Build a Big Booty With These 3 Exercises
If you want a firm, round, large butt, you've got to put in the work. You know how the saying goes: if you don't use it, you lose it. Vanity aside, having strong glutes will reduce your risk of developing dormant butt syndrome and associated lower-back pain; will improve your athletic performance in activities like sprinting, long-distance running, and plyometric exercises; and can even prevent and alleviate knee pain. Convinced? Good.
To help you strengthen your glutes and sculpt a sexy booty while you're at it, I created a three-move bodyweight workout you can do anywhere. Before you get started, be sure to warm up with exercises like butt kicks, high knees, glute bridges, and plank walkouts.
After warming up, perform each exercise with little or no rest between moves, resting 90 seconds between rounds. Complete a total of five rounds, then cool down with three minutes of stretching.
- Walking lunges: 24 reps
- Step-ups: 20 reps
- Single-leg glute bridges: 12 reps each leg
- Stand upright, feet together, then take a controlled step forward with your left leg.

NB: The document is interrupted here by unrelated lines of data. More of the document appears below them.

==> src/rtl/mseq_pkg.sv <==
package mseq_pkg;
  localparam int UADDR_W = 6;
  localparam int OP_W    = 4;
  localparam int UDEPTH  = 1 << UADDR_W;
  localparam int FN_W    = 4;
  localparam int BSEL_W  = 2;
  localparam int CSEL_W  = 3;

  typedef logic [UADDR_W-1:0] uaddr_t;

  typedef struct packed {
    logic [CSEL_W-1:0] csel;
    logic              asel;
    uaddr_t            nxt;
    logic              ld_a;
    logic              ld_pc;
    logic              ld_mar;
    logic              ld_mdr;
    logic [FN_W-1:0]   fn;
    logic [BSEL_W-1:0] bsel;
    logic              gate_a;
    logic              rd;
    logic              wt;
  } uword_t;

  // condition codes
  localparam logic [CSEL_W-1:0] C_NEVER  = 3'd0;
  localparam logic [CSEL_W-1:0] C_ALWAYS = 3'd1;
  localparam logic [CSEL_W-1:0] C_NSIGN  = 3'd2;
  localparam logic [CSEL_W-1:0] C_NZERO  = 3'd3;
  localparam logic [CSEL_W-1:0] C_NSTART = 3'd4;

  // B-operand select
  localparam logic [BSEL_W-1:0] B_ZERO = 2'd0;
  localparam logic [BSEL_W-1:0] B_PC   = 2'd1;
  localparam logic [BSEL_W-1:0] B_MDRA = 2'd2;
  localparam logic [BSEL_W-1:0] B_MDRW = 2'd3;

  // ALU function {b-invert, carry-in, op1, op0}
  localparam logic [FN_W-1:0] FN_AND = 4'b0000;
  localparam logic [FN_W-1:0] FN_OR  = 4'b0001;
  localparam logic [FN_W-1:0] FN_ADD = 4'b0010;
  localparam logic [FN_W-1:0] FN_INC = 4'b0110;
  localparam logic [FN_W-1:0] FN_SUB = 4'b1110;

  // opcodes
  localparam logic [OP_W-1:0] OP_JMP   = 4'd0;
  localparam logic [OP_W-1:0] OP_JN    = 4'd1;
  localparam logic [OP_W-1:0] OP_JZ    = 4'd2;
  localparam logic [OP_W-1:0] OP_LOAD  = 4'd4;
  localparam logic [OP_W-1:0] OP_STORE = 4'd5;
  localparam logic [OP_W-1:0] OP_AND   = 4'd8;
  localparam logic [OP_W-1:0] OP_OR    = 4'd9;
  localparam logic [OP_W-1:0] OP_ADD   = 4'd10;
  localparam logic [OP_W-1:0] OP_SUB   = 4'd11;

  // shared microaddresses
  localparam uaddr_t UA_STOP   = uaddr_t'(0);
  localparam uaddr_t UA_FETCH  = uaddr_t'(1);
  localparam uaddr_t UA_DECODE = uaddr_t'(2);
  localparam uaddr_t UA_X_LOAD = uaddr_t'(3);
  localparam uaddr_t UA_X_ALU  = uaddr_t'(4);

  // two words per opcode in the upper half of the store
  function automatic uaddr_t dispatch_addr(input logic [OP_W-1:0] op);
    return {1'b1, op, 1'b0};
  endfunction

  function automatic uword_t w_goto(input uaddr_t tgt);
    uword_t w;
    w = '0;
    w.csel = C_ALWAYS;
    w.nxt  = tgt;
    return w;
  endfunction

  function automatic uword_t w_take();
    uword_t w;
    w = w_goto(UA_FETCH);
    w.ld_pc  = 1'b1;
    w.ld_mar = 1'b1;
    w.bsel   = B_MDRA;
    w.fn     = FN_ADD;
    return w;
  endfunction

  function automatic uword_t w_ea();
    uword_t w;
    w = '0;
    w.csel   = C_NEVER;
    w.ld_mar = 1'b1;
    w.bsel   = B_MDRA;
    w.fn     = FN_ADD;
    return w;
  endfunction

  function automatic uword_t w_opnd(input uaddr_t exec);
    uword_t w;
    w = w_goto(exec);
    w.rd     = 1'b1;
    w.ld_mdr = 1'b1;
    w.ld_mar = 1'b1;
    w.bsel   = B_PC;
    w.fn     = FN_ADD;
    return w;
  endfunction

  function automatic uword_t w_exec(input logic [FN_W-1:0] fn, input logic gate);
    uword_t w;
    w = w_goto(UA_FETCH);
    w.ld_a   = 1'b1;
    w.bsel   = B_MDRW;
    w.fn     = fn;
    w.gate_a = gate;
    return w;
  endfunction

  // control store contents, computed per microaddress
  function automatic uword_t uword_at(input uaddr_t a);
    uword_t w;
    logic [OP_W-1:0] op;
    logic second;
    op     = a[OP_W:1];
    second = a[0];
    w      = w_goto(UA_STOP);
    if (a == UA_STOP) begin
      w.csel   = C_NSTART;
      w.ld_pc  = 1'b1;
      w.ld_mar = 1'b1;
      w.bsel   = B_ZERO;
      w.fn     = FN_ADD;
    end else if (a == UA_FETCH) begin
      w        = '0;
      w.csel   = C_NEVER;
      w.ld_pc  = 1'b1;
      w.ld_mar = 1'b1;
      w.ld_mdr = 1'b1;
      w.rd     = 1'b1;
      w.bsel   = B_PC;
      w.fn     = FN_INC;
    end else if (a == UA_DECODE) begin
      w.asel = 1'b1;
    end else if (a == UA_X_LOAD) begin
      w = w_exec(FN_ADD, 1'b0);
    end else if (a == UA_X_ALU)              w = w_exec(FN_AND, 1'b1);
    else if (a == (UA_X_ALU | uaddr_t'(1)))  w = w_exec(FN_OR,  1'b1);
    else if (a == (UA_X_ALU | uaddr_t'(2)))  w = w_exec(FN_ADD, 1'b1);
    else if (a == (UA_X_ALU | uaddr_t'(3)))  w = w_exec(FN_SUB, 1'b1);
    else if (a[UADDR_W-1]) begin
      case (op)
        OP_JMP:   if (!second) w = w_take();
        OP_JN:    if (!second) begin
                    w = w_goto(UA_FETCH);
                    w.csel = C_NSIGN;
                  end else w = w_take();
        OP_JZ:    if (!second) begin
                    w = w_goto(UA_FETCH);
                    w.csel   = C_NZERO;
                    w.gate_a = 1'b1;
                    w.bsel   = B_ZERO;
                    w.fn     = FN_ADD;
                  end else w = w_take();
        OP_LOAD:  w = second ? w_opnd(UA_X_LOAD) : w_ea();
        OP_STORE: if (!second) w = w_ea();
                  else begin
                    w = w_goto(UA_FETCH);
                    w.wt     = 1'b1;
                    w.ld_mar = 1'b1;
                    w.bsel   = B_PC;
                    w.fn     = FN_ADD;
                  end
        OP_AND, OP_OR, OP_ADD, OP_SUB:
                  w = second ? w_opnd(UA_X_ALU | uaddr_t'(op[1:0])) : w_ea();
        default:  if (!second) w = w_goto(UA_FETCH);
      endcase
    end
    return w;
  endfunction
endpackage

- Lower hips toward the floor and bend both knees (almost at 90-degree angles). The back knee should come close but never touch the ground. Your front knee should be directly over the ankle and the back knee should be pointing down toward the floor.
- Push off the with your right foot and bring it forward to starting position. This completes one rep.
- Repeat the move starting with your left foot.
- Alternate sides for 24 reps total.
- Stand in front of your chair or bench and place your left foot in the center of the seat.
- Step up onto the chair and bring your right knee forward and up.
- Lower yourself back to the floor, with the foot landing quietly.
- Switch legs and repeat to complete one rep. Do 20 reps total.
Single Leg Bridge
- Lie on your back, and place your hands on the floor for stability as you bend one leg and lift the other leg toward the ceiling.
- Pressing your heel into the floor, lift your pelvis up, keeping your body in a stiff bridge position.
- Slowly lower your body to the floor and repeat 12 reps on each side.